Waiting for Godot, was not his only conventional acting role, he also made a “brilliant debut” as Ivan in Gogol’s The Government Inspector at the Olivier Theatre in 1985. Indeed, The Telegraph ran an article back in April this year on the 2012 film Eldorado, “the worst film ever made…weapons-grade awful”, in which Mayall played a Verdi-singing, cannibalistic chef, Mario – in contrast to the dire film, his scene stood out as “fairly watchable”!

During the 2000s Mayall was marketed by Playstation on games and ads, to be seen as more “edgy” over Sega‘s success.
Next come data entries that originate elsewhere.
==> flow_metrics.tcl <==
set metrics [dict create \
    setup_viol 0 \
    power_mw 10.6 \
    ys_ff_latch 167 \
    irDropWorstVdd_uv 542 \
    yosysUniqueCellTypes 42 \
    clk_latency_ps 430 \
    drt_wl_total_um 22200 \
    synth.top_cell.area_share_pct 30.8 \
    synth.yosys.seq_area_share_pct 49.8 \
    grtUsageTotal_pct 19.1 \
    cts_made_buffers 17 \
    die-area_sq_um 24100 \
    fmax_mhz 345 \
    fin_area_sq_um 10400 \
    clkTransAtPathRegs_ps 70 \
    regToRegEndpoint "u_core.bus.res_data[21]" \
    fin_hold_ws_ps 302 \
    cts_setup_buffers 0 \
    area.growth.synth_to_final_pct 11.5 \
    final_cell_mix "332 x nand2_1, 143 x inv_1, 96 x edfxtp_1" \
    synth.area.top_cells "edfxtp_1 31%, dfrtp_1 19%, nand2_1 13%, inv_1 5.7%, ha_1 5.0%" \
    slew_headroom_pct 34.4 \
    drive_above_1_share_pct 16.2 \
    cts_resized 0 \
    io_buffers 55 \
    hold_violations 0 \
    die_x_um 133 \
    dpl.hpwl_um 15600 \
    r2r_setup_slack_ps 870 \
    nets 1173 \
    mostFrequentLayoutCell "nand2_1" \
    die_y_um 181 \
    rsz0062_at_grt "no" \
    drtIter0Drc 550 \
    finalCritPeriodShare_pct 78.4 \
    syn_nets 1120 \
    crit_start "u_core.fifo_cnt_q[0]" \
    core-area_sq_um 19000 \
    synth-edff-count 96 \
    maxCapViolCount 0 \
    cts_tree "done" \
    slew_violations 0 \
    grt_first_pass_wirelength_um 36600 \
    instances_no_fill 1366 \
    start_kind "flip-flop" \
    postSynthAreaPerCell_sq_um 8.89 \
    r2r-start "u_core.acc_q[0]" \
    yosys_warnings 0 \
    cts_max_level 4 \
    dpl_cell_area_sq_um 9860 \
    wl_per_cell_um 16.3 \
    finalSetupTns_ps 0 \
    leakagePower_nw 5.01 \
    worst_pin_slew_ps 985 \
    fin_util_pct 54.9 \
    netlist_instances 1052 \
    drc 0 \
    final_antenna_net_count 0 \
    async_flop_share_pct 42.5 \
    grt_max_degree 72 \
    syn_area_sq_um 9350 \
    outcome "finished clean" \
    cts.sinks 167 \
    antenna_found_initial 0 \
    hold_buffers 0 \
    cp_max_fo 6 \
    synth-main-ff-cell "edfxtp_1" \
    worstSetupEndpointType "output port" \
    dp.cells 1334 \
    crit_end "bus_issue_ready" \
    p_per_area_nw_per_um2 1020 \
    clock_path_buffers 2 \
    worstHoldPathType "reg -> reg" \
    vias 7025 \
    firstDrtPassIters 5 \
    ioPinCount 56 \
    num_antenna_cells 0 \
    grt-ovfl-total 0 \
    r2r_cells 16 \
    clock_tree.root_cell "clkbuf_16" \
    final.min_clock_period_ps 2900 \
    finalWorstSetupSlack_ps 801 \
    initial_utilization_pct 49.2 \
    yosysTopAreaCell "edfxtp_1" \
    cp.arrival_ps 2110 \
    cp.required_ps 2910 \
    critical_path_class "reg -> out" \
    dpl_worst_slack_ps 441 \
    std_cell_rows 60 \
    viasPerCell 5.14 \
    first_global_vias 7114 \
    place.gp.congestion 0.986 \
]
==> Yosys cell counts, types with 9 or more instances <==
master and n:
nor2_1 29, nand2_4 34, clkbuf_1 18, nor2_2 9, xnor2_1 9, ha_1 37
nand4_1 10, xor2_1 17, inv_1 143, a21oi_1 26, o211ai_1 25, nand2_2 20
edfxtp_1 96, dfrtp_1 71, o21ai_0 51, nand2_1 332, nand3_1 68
The money he made from this bought him a house which he jokingly named “Nintendo Towers“.

Such a shame, that like Faulty Towers there were just 12 episodes of the Young Ones, a 1980s classic “sign of the times” series – it always felt like there were many more, I wish there were, and now there won’t be a comeback series as The Old Ones, perhaps “only the good die young”. The Young Ones page on Facebook has nearly a million likes.

Ade Edmondson had this to say of his long time friend and creative collaborator:

Ade Edmondson on Rik Mayall RIP

“There were times when Rik and I were writing together when we almost died laughing. They were some of the most carefree stupid days I ever had, and I feel privileged to have shared them with him. And now he’s died for real. Without me. Selfish bastard.”

Nigel Planer, hippie Neil in The Young Ones, described him as:

“…inspirational, bonkers, and a great life force”.

The Guardian described Mayall’s characters as “full of life” and “vast mad scribbles, jammed to the margins with noise and energy”.

The level of talent portraying anarchist poet Rick and punk revolutionary Vyvyan, and their reprised characters in Bottom is clear when one realises that both men went on to conventional marriage and fatherhood. They both married in 1985 and had 3 kids each. Prior to, and overlapping, that, Mayall had been in a relationship with Lise Mayer, co-creator and writer of The Young Ones, and who is now married to Angus Deayton. He leaves behind his wife, Barbara Robbin, and three children, who if they were ever told how to behave after seeing daddy in The Young Ones and Bottom, must have been a struggle to get to behave!

Bonnie Mayall, Rik’s youngest daughter, posted on Facebook:

“We will never forget him and neither will the world, R.I.P to the man, the myth, the legend – my wonderful, generous, foul mouthed and hysterical father.”

For a man whose career went from “Dead Funny” to “Don’t Fear Death” via a near-death experience in 1998, Rik Mayall died full of life, love and laughter. He leaves behind a comedy legacy that will keep us laughing for many years to come.